FDA WARNING_LETTER - Neuro Kinetics, Inc. - October 10, 2007

The FDA issued a Warning Letter to Neuro Kinetics, Inc. following inspections on August 15, 16, 21, 2007, and October 10, 2007, and a telephone conversation on August 21, 2008. The firm is marketing Neuro-Otological Test Center products, including the Rotary/Barany Chair Assembly, I-Portal Video Nystagmograph, Opto-Kinetic Projection System, Pursuit Tracker Laser Diode Stimulus, and VEST 6.0 Operating Software, without marketing clearance or approval.

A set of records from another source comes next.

From an optimization exercise on the open Yosys and OpenROAD flow, aimed at small area, a short achievable clock period and few clock cycles per item; shortcuts taken in it are not production practice. Power is estimated from default activity; no workload was simulated.

== v15 ==
// preemptive_priority_scheduler
module preemptive_priority_scheduler (
   input  logic                        clock,
   input  logic                        reset,
   input  logic                        req_valid,
   output logic                        req_ready,
   input  logic                        req_opcode,
   input  logic [pps_pkg::SLOTF_W-1:0] req_slot,
   input  logic [pps_pkg::TIME_W-1:0]  req_arrival_time,
   input  logic [pps_pkg::TIME_W-1:0]  req_burst_time,
   input  logic [pps_pkg::PRIO_W-1:0]  req_priority,
   output logic                        rsp_valid,
   input  logic                        rsp_ready,
   output logic                        rsp_ran,
   output logic [pps_pkg::SLOTF_W-1:0] rsp_ran_slot,
   output logic                        rsp_new_slice,
   output logic [pps_pkg::TIME_W-1:0]  rsp_slice_time,
   output logic                        rsp_finished,
   output logic [pps_pkg::TIME_W-1:0]  rsp_completion_time,
   output logic [pps_pkg::TIME_W-1:0]  rsp_turnaround,
   output logic [pps_pkg::TIME_W-1:0]  rsp_waiting,
   output logic [pps_pkg::SUM_W-1:0]   rsp_waiting_sum,
   output logic [pps_pkg::SUM_W-1:0]   rsp_turnaround_sum,
   output logic                        rsp_all_done,
   input  logic                        csr_wr_en,
   input  logic [pps_pkg::FCNT_W-1:0]  csr_wr_data
);
For scale: roughly 4500 cells after synthesis, roughly 1400 flip-flops, ~170 I/O pins, ~61000 um2 of cells after synthesis.
export LEC_CHECK = 0
export CAP_MARGIN = 20
export CORE_MARGIN = 2
export CORE_UTILIZATION = 40
export CTS_CLUSTER_DIAMETER = 80
export CTS_CLUSTER_SIZE = 22
export SETUP_SLACK_MARGIN = 3.0
export SLEW_MARGIN = 20
create_clock -name core_clock -period 6.0 [get_ports {clock}]
standard.sh (not shown) runs the stock make flow with config.mk's settings and CLKGATE_MAP_FILE= SYNTH_SCRIPT=/design/flow/synth_recipe.tcl, a recipe that flattens the netlist after the stock synthesis.
==> flow/flow/run.sh <==
#!/bin/bash
# Own layout flow: the standard flow (standard synthesis unchanged), with plain
# buf_4 cells as the input and output port buffers instead of the default choice.
# make's full output goes to flow_make.log in the work folder; ORFS keeps each step's
# log under orfs/logs/.
set -euo pipefail
bash standard.sh "BUFFER_PORTS_ARGS=-buffer_cell sky130_fd_sc_hd__buf_4" finish > flow_make.log 2>&1
The inputs of v14 differ from those of v15 as listed below.
-- flow/design.v --
<<< v15, line 155
   logic [TW-1:0] r2_tat_q;
   logic [TW-1:0] r2_wt_q;
   logic          r2_wneg_q;
   logic          r2_done_q;
   logic          v3_q;
>>> v14, line 155
   logic [TW-1:0] r2_tat_q;
   logic [TW-1:0] r2_wt_q;
   logic          r2_done_q;
   logic          v3_q;
<<< v15, line 219
   logic          ld_arrv;
   logic [N-1:0]  ld_sel;
   always_comb begin
      for (int j = 0; j < N; j++) begin
         kl[j]     = {prio_q[j], SW'(j)} < {req_priority, req_slot};
         ld_sel[j] = acc_load && (req_slot == SW'(j));
      end
>>> v14, line 218
   logic          ld_arrv;
   logic [N-1:0]  ld_sel;
   function automatic logic key_lt(input logic [PW-1:0] a, input logic [PW-1:0] b,
                                   input logic tie);
      logic [3:0] glt, geq;
      logic       r;
      for (int g = 0; g < 4; g++) begin
         glt[g] = (!a[2*g+1] & b[2*g+1]) |
                  (!(a[2*g+1] ^ b[2*g+1]) & !a[2*g] & b[2*g]);
         geq[g] = !(a[2*g+1] ^ b[2*g+1]) & !(a[2*g] ^ b[2*g]);
      end
      r = tie;
      for (int g = 0; g < 4; g++) r = glt[g] | (geq[g] & r);
      key_lt = r;
   endfunction
   always_comb begin
      for (int j = 0; j < N; j++) begin
         kl[j]     = key_lt(prio_q[j], req_priority, SW'(j) < req_slot);
         ld_sel[j] = acc_load && (req_slot == SW'(j));
      end
<<< v15, line 328
         r2_nsat_q  <= r1_nsat_q;
         r2_tat_q   <= r1_fin_q ? tat_d[TW-1:0] : '0;
         r2_wt_q    <= r1_fin_q ? wt_d[TW-1:0] : '0;
         r2_wneg_q  <= wt_d[AW-1];
         r2_done_q  <= (fin_cnt_q == task_q);
      end
>>> v14, line 340
         r2_nsat_q  <= r1_nsat_q;
         r2_tat_q   <= r1_fin_q ? tat_d[TW-1:0] : '0;
         r2_wt_q    <= (r1_fin_q && !wt_d[AW-1]) ? wt_d[TW-1:0] : '0;
         r2_done_q  <= (fin_cnt_q == task_q);
      end
<<< v15, line 335
   logic [AW-1:0] tsum_d;
   logic [AW-1:0] wsum_d;
   logic [TW-1:0] wt3;
   assign wt3    = r2_wneg_q ? '0 : r2_wt_q;
   assign tsum_d = pps_pkg::add(AW'(o_tsum_q), AW'(r2_tat_q), 1'b0);
   assign wsum_d = pps_pkg::add(AW'(o_wsum_q), AW'(wt3), 1'b0);
   always_ff @(posedge clock) begin
      if (reset) begin
>>> v14, line 346
   logic [AW-1:0] tsum_d;
   logic [AW-1:0] wsum_d;
   assign tsum_d = pps_pkg::add(AW'(o_tsum_q), AW'(r2_tat_q), 1'b0);
   assign wsum_d = pps_pkg::add(AW'(o_wsum_q), AW'(r2_wt_q), 1'b0);
   always_ff @(posedge clock) begin
      if (reset) begin
<<< v15, line 363
         o_comp_q  <= r2_fin_q ? r2_now_q : '0;
         o_tat_q   <= r2_tat_q;
         o_wt_q    <= wt3;
         o_done_q  <= r2_done_q;
      end
>>> v14, line 372
         o_comp_q  <= r2_fin_q ? r2_now_q : '0;
         o_tat_q   <= r2_tat_q;
         o_wt_q    <= r2_wt_q;
         o_done_q  <= r2_done_q;
      end
## What came out
Of the two values seen for origin of the worst setup path, rsp_ready was produced by v15 and pend_q[0] by v14. v14 vs. v15: flip-flop and latch count held steady; fraction of area in multi-input gates shrank by 0.39 points; layout overhead on the synthesized area held steady; remaining antenna violation count held steady. Relative to v15, v14 degrades final worst hold slack. Number of buffers other than clock buffers in the final layout down 3.8% in v14 wrt v15. v14 vs. v15: number of placed instances with taps included went up by about 0.9%, total power went up by about 0.7%, internal power went up by about 0.8%, cell area after layout went down by about 0.47%, routed wirelength normalized by instance count went down by 4.9%. Sort v14 and v15 by synthesized cell count, descending, and v14 comes first.
No functional check of the RTL was part of any run of this note.

-- afterwards: timing with drivers on the ports --
The flow's constraints put no driver on any port. The routed layouts listed below were extracted and timed again, unchanged, in two steps. Step 1 sets driving cells, clkbuf_16 on the clock port and buf_2 on the other inputs (assumed; they add their load-dependent delay and slew). Step 2 moves the port delays by t, midway between the first and last clock arrival at a register: inputs arrive t later, outputs are due t later. That takes back most of the time a late clock gives input paths. Slacks: no drivers / after step 1 / after step 2; pairs: no drivers / after step 1.
| run | t, ns | setup slack, ns | cell pins on the clock port's net |
|---|---|---|---|
| v15 | 0.803 | 2.722 / 2.693 / 2.040 | 1 |
| v14 | 0.806 | 2.519 / 2.519 / 2.078 | 1 |
After both steps every run listed still meets setup and hold. For v15, which loses most, drivers alone change the setup slack by -0.029 ns; drivers and shift together by -0.682 ns.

These products are classified as devices under section 201(h) of the Federal Food, Drug, and Cosmetic Act (the Act). A significant change was made to the Rotary/Barany Chair Assembly (cleared under K781268), specifically, the control mechanism shifted from minimal to extensive software control, constituting a major redesign requiring a new 510(k) submission due to new safety and effectiveness questions.

The devices are adulterated under section 501(f)(1)(B) of the Act because there is no approved premarket approval (PMA) or investigational device exemption (IDE). They are also misbranded under section 502(o) of the Act for failure to notify the FDA of intent to introduce the devices into commercial distribution as required by section 510(k).